» **Your instructions**: In the entries below, count the lines holding "else". Reply with the number only.

» **Dataset records**:
From an optimization exercise on the open Yosys and OpenROAD flow, aimed at a short achievable clock period and few clock cycles; shortcuts taken in it are not production practice.
The RTL was checked by simulation tests, not by an equivalence proof against the original design.
Power and IR drop assume default switching activity.

File: flow/flow/run.sh
#!/bin/bash
# Standard ORFS layout (the standard.sh), with the resizer allowed to
# change cell footprints, port buffers that start as buf_6 instead of delay
# cells, and setup repair aiming well below the 9 ns period.
set -uo pipefail
cd "$(dirname "$0")/.."
bash standard.sh \
    SETUP_SLACK_MARGIN=6.5 \
    MATCH_CELL_FOOTPRINT=0 \
    "BUFFER_PORTS_ARGS=-buffer_cell sky130_fd_sc_hd__buf_6" \
    finish > standard_flow.log 2>&1
status=$?
cp -f standard_flow.log out/ 2>/dev/null || true
exit $status
File: flow/standard.sh
#!/bin/bash
# synth_recipe.tcl (not shown) runs the flow's synth.tcl, then flattens the netlist and writes it again
# the make line also repeats each setting of config.mk as NAME=value (left out here)
make -C /OpenROAD-flow-scripts/flow DESIGN_CONFIG=/design/flow/config.mk WORK_HOME=/design/flow/orfs CLKGATE_MAP_FILE= SYNTH_SCRIPT=/design/flow/synth_recipe.tcl "${@:-finish}"
File: flow/config.mk
export PLATFORM = sky130hd
export DESIGN_NAME = dcache_top
export DESIGN_NICKNAME = dcache_top
export VERILOG_FILES = /design/flow/design.v
export SDC_FILE = /design/flow/constraint.sdc
export NUM_CORES = 4
export LEC_CHECK = 0
export CAP_MARGIN = 20
export CORE_MARGIN = 2
export CORE_UTILIZATION = 40
export PLACE_DENSITY = 0.45
export SLEW_MARGIN = 20
export TNS_END_PERCENT = 100
File: flow/constraint.sdc
create_clock -name core_clock -period 9.0 [get_ports {CLK}]
set_input_delay 1.8000 -clock core_clock [delete_from_list [all_inputs] [get_ports {CLK}]]
set_output_delay 1.8000 -clock core_clock [all_outputs]
set_load 0.01 [all_outputs]
File: flow/design.v
`timescale 1ns/1ns
`default_nettype none
package dcache_pkg;
    typedef logic [32-1:0] word_t;
    typedef struct packed {
        logic [26-1:0] tag;
        logic [3-1:0] idx;
        logic                     blkoff;
        logic [1:0]               bytoff;
    } dcache_addr_t;
    typedef struct packed {
        logic                               valid;
        logic                               dirty;
        logic [26-1:0]           tag;
        logic [2*32-1:0] data;
    } dcache_frame_t;
    typedef struct packed {
        logic  dmemREN;
        logic  dmemWEN;
        logic  datomic;
        logic  halt;
        word_t dmemaddr;
        word_t dmemstore;
    } cpu_req_t;
    typedef struct packed {
        logic  dhit;
        word_t dmemload;
        logic  flushed;
    } cpu_rsp_t;
    typedef struct packed {
        logic  dREN;
        logic  dWEN;
        word_t daddr;
        word_t dstore;
    } mem_req_t;
    typedef struct packed {
        logic  dwait;
        word_t dload;
    } mem_rsp_t;
    typedef struct packed {
        logic  fill_word;
        logic  fill_done;
        logic  write_word;
        logic  clean;
        logic  touch;
        logic  way;
        logic  fill_pos;
        word_t data;
    } frame_upd_t;
endpackage
`default_nettype wire
`timescale 1ns/1ns
`default_nettype none
module dcache_top
(
    input  logic        CLK,
    input  logic        nRST,
    input  logic        dmemREN,
    input  logic        dmemWEN,
    input  logic        datomic,
    input  logic        halt,
    input  logic [31:0] dmemaddr,
    input  logic [31:0] dmemstore,
    output logic        dhit,
    output logic [31:0] dmemload,
    output logic        flushed,
    output logic        dREN,
    output logic        dWEN,
    output logic [31:0] daddr,
    output logic [31:0] dstore,
    input  logic        dwait,
    input  logic [31:0] dload
);
    logic [15:0]        valid;
    logic [15:0]        dirty;
    logic [7:0]         mru;
    logic [15:0][25:0]  tags;
    logic [15:0][31:0]  data0;
    logic [15:0][31:0]  data1;
    logic               link_valid;
    logic [31:0]        link_addr;
    logic        lkq;        
    logic        hitq;       
    logic        scfq;       
    logic        vdq;        
    logic        resp;       
    logic        mem;        
    logic        fl;         
    logic        fprep;      
    logic [1:0]  ph;         
    logic        rdq;        
    logic        wrq;        
    logic        p_wr;       
    logic        p_fill;     
    logic        pword;
    logic [31:0] pdata;
    logic [3:0]  rslot;      
    logic        roff;       
    logic [25:0] rtag;       
    logic        rwrite;     
    logic        rsc;        
    logic [3:0]  fslot;      
    logic        fword;      
    logic        flushed_q;
    logic [3:0]  xslot;
    logic [31:0] ld0_q, ld1_q;
    logic        ldsel_q;
    logic [31:0] daddr_q, daddr_i;
    logic [31:0] dstore_q, dstore_i;
    logic miss2;         
    assign miss2    = lkq && !hitq && !scfq;
    assign dhit     = resp || (lkq && (hitq || scfq));
    assign dREN     = rdq || (miss2 && !vdq);
    assign dWEN     = wrq || (miss2 && vdq);
    assign dmemload = ldsel_q ? ld1_q : ld0_q;
    assign flushed  = flushed_q;
    assign daddr    = daddr_q;
    assign dstore   = dstore_q;
    logic [7:0]        s_vway;       
    logic [7:0]        s_vdirty;     
    logic [7:0][25:0]  s_vtag;       
    logic [7:0][31:0]  s_vdata0;     
    logic [7:0][25:0]  s_dtag;       
    always_comb
    begin
        for (int s = 0; s < 8; s++)
        begin
            s_vway[s]   = !valid[s] ? 1'b0 : (!valid[s + 8] ? 1'b1 : ~mru[s]);
            s_vdirty[s] = s_vway[s] ? (valid[s + 8] && dirty[s + 8]) : (valid[s] && dirty[s]);
            s_vtag[s]   = s_vway[s] ? tags[s + 8] : tags[s];
            s_vdata0[s] = s_vway[s] ? data0[s + 8] : data0[s];
            s_dtag[s]   = s_vdirty[s] ? s_vtag[s] : dmemaddr[31:6];
        end
    end
    logic        idle;
    logic        req;
    logic        lk;
    logic [2:0]  idx;
    logic [25:0] tag;
    logic        off;
    logic [7:0]  idx_dec;
    logic [15:0] eq;
    logic        m0, m1, hit;
    logic [31:0] w0, w1;
    logic        vway, vdirty;
    logic [25:0] dtag;
    logic [31:0] vdata0;
    logic        link_match;
    logic        sc, ll, scfail;
    assign idle = !lkq && !resp && !mem && !fl && !flushed_q;
    assign req  = dmemREN || dmemWEN;
    assign lk   = idle && req && !halt;
    assign idx  = dmemaddr[5:3];
    assign tag  = dmemaddr[31:6];
    assign off  = dmemaddr[2];
    always_comb
    begin
        m0 = 1'b0;
        m1 = 1'b0;
        w0 = '0;
        w1 = '0;
        vway = 1'b0;
        vdirty = 1'b0;
        dtag = '0;
        vdata0 = '0;
        for (int s = 0; s < 16; s++)
        begin
            eq[s] = valid[s] && (tags[s] == tag);
        end
        for (int s = 0; s < 8; s++)
        begin
            idx_dec[s] = (idx == s);
            m0     = m0     | (idx_dec[s] & eq[s]);
            m1     = m1     | (idx_dec[s] & eq[s + 8]);
            w0     = w0     | ({32{idx_dec[s]}} & (off ? data1[s] : data0[s]));
            w1     = w1     | ({32{idx_dec[s]}} & (off ? data1[s + 8] : data0[s + 8]));
            vway   = vway   | (idx_dec[s] & s_vway[s]);
            vdirty = vdirty | (idx_dec[s] & s_vdirty[s]);
            dtag   = dtag   | ({26{idx_dec[s]}} & s_dtag[s]);
            vdata0 = vdata0 | ({32{idx_dec[s]}} & s_vdata0[s]);
        end
    end
    assign hit = m0 || m1;
    assign link_match = link_valid && (dmemaddr == link_addr);
    assign sc         = datomic && dmemWEN;
    assign ll         = datomic && dmemREN;
    assign scfail     = sc && !link_match;
    logic rd_cur, wr_cur, beat, mem_cur, mb, fin, fb;
    assign rd_cur  = rdq || (miss2 && !vdq);
    assign wr_cur  = wrq || (miss2 && vdq);
    assign beat    = (rd_cur || wr_cur) && !dwait;
    assign mem_cur = mem || miss2;
    assign mb      = mem_cur && beat;
    assign fin     = mb && (ph == 2'd3);       
    assign fb      = fl && beat;
    logic [15:0] rslot_dec, fslot_dec, xslot_dec;
    logic [31:0] xdata0, xdata1;
    logic [25:0] xtag;
    logic [15:0] nx_dv;
    logic        nx_any;
    logic [15:0] nx_hot;
    logic [3:0]  nx_slot;
    logic        fdone;
    always_comb
    begin
        xdata0 = '0;
        xdata1 = '0;
        xtag   = '0;
        for (int s = 0; s < 16; s++)
        begin
            rslot_dec[s] = (rslot == s);
            fslot_dec[s] = (fslot == s);
            xslot_dec[s] = (xslot == s);
            xdata0 = xdata0 | ({32{xslot_dec[s]}} & data0[s]);
            xdata1 = xdata1 | ({32{xslot_dec[s]}} & data1[s]);
            xtag   = xtag   | ({26{xslot_dec[s]}} & tags[s]);
        end
        nx_dv   = valid & dirty & ~((fl && !fprep) ? fslot_dec : 16'h0);
        nx_any  = |nx_dv;
        nx_slot = '0;
        for (int s = 0; s < 16; s++)
        begin
            nx_hot[s] = nx_dv[s] && !(|(nx_dv & ((16'd1 << s) - 16'd1)));
            nx_slot   = nx_slot | ({4{nx_hot[s]}} & s);
        end
    end
    assign fdone = (fprep || (fb && fword)) && !nx_any;
    logic [1:0][31:0] daddr_d, dstore_d;
    always_comb
    begin
        for (int k = 0; k < 2; k++)
        begin
            daddr_d[k]  = k ? daddr_q  : daddr_i;
            dstore_d[k] = k ? dstore_q : dstore_i;
            if (lk)
            begin
                daddr_d[k]  = {dtag, idx, 3'b000};
                dstore_d[k] = vdata0;
            end
            if (mb)
            begin
                daddr_d[k]  = (ph == 2'd1) ? {rtag, rslot[2:0], 3'b000} : {daddr_i[31:3], 3'b100};
                dstore_d[k] = xdata1;
            end
            if ((fprep || (fb && fword)) && nx_any)
            begin
                daddr_d[k]  = {xtag, xslot[2:0], 3'b000};
                dstore_d[k] = xdata0;
            end
            if (fb && !fword)
            begin
                daddr_d[k]  = {daddr_i[31:3], 3'b100};
                dstore_d[k] = xdata1;
            end
        end
    end
    always_ff @(posedge CLK, negedge nRST)
    begin
        if (!nRST)
        begin
            valid      <= '0;
            dirty      <= '0;
            mru        <= '0;
            link_valid <= 1'b0;
            lkq        <= 1'b0;
            resp       <= 1'b0;
            mem        <= 1'b0;
            fl         <= 1'b0;
            fprep      <= 1'b0;
            ph         <= '0;
            rdq        <= 1'b0;
            wrq        <= 1'b0;
            p_wr       <= 1'b0;
            p_fill     <= 1'b0;
            fword      <= 1'b0;
            flushed_q  <= 1'b0;
        end
        else
        begin
            lkq  <= lk;
            resp <= fin;
            mem  <= mem_cur && !fin;
            rdq  <= (rd_cur && !fin) || (mb && (ph == 2'd1));
            wrq  <= (wr_cur && !(mb && (ph == 2'd1)) && !(fb && fword && !nx_any)) || (fprep && nx_any);
            flushed_q <= flushed_q || fdone;
            p_wr   <= mb && ph[1];
            p_fill <= fin;
            if (p_fill)
            begin
                valid[rslot] <= 1'b1;
                dirty[rslot] <= rwrite;
                mru[rslot[2:0]] <= rslot[3];
            end
            if (lkq && hitq && !scfq)
            begin
                mru[rslot[2:0]] <= rslot[3];
                if (rwrite)
                begin
                    dirty[rslot] <= 1'b1;
                end
            end
            if (lk)
            begin
                ph <= vdirty ? 2'd0 : 2'd2;
                if (ll)
                begin
                    link_valid <= 1'b1;
                end
                else if (dmemWEN && link_match)
                begin
                    link_valid <= 1'b0;
                end
            end
            else if (mb)
            begin
                ph <= ph + 2'd1;
            end
            if (idle && halt)
            begin
                fl    <= 1'b1;
                fprep <= 1'b1;
            end
            if (fprep)
            begin
                fprep <= 1'b0;
                fword <= 1'b0;
            end
            if (fb)
            begin
                fword <= ~fword;
                if (fword)
                begin
                    dirty[fslot] <= 1'b0;
                end
            end
            if (fdone)
            begin
                fl <= 1'b0;
            end
        end
    end
    always_ff @(posedge CLK)
    begin
        daddr_q  <= daddr_d[0];
        daddr_i  <= daddr_d[1];
        dstore_q <= dstore_d[0];
        dstore_i <= dstore_d[1];
        for (int s = 0; s < 16; s++)
        begin
            if (rslot_dec[s])
            begin
                if ((p_wr && !pword) || (lkq && hitq && rwrite && !roff))
                    data0[s] <= pdata;
                if ((p_wr && pword) || (lkq && hitq && rwrite && roff))
                    data1[s] <= pdata;
                if (p_fill)
                    tags[s] <= rtag;
            end
        end
        if (lk)
        begin
            if (ll)
            begin
                link_addr <= dmemaddr;
            end
            hitq    <= hit;
            scfq    <= scfail;
            vdq     <= vdirty;
            rslot   <= {hit ? m1 : vway, idx};
            xslot   <= {vway, idx};
            roff    <= off;
            rtag    <= tag;
            rwrite  <= dmemWEN && !scfail;
            rsc     <= sc;
            pword   <= off;
            pdata   <= dmemstore;
            ld0_q   <= sc ? {31'd0, link_match} : w0;
            ld1_q   <= w1;
            ldsel_q <= m1 && !sc;
        end
        else
        begin
            ldsel_q <= 1'b0;
        end
        if (mb && ph[1])
        begin
            pword <= ph[0];
            pdata <= (rwrite && (ph[0] == roff)) ? dmemstore : dload;
            if ((ph[0] == roff) && !rsc)
            begin
                ld0_q <= dload;
            end
        end
        if ((idle && halt) || (fb && !fword))
        begin
            xslot <= nx_slot;
        end
        if ((fprep || (fb && fword)) && nx_any)
        begin
            fslot <= xslot;
        end
    end
endmodule
`default_nettype wire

» **Solution to this problem**: 4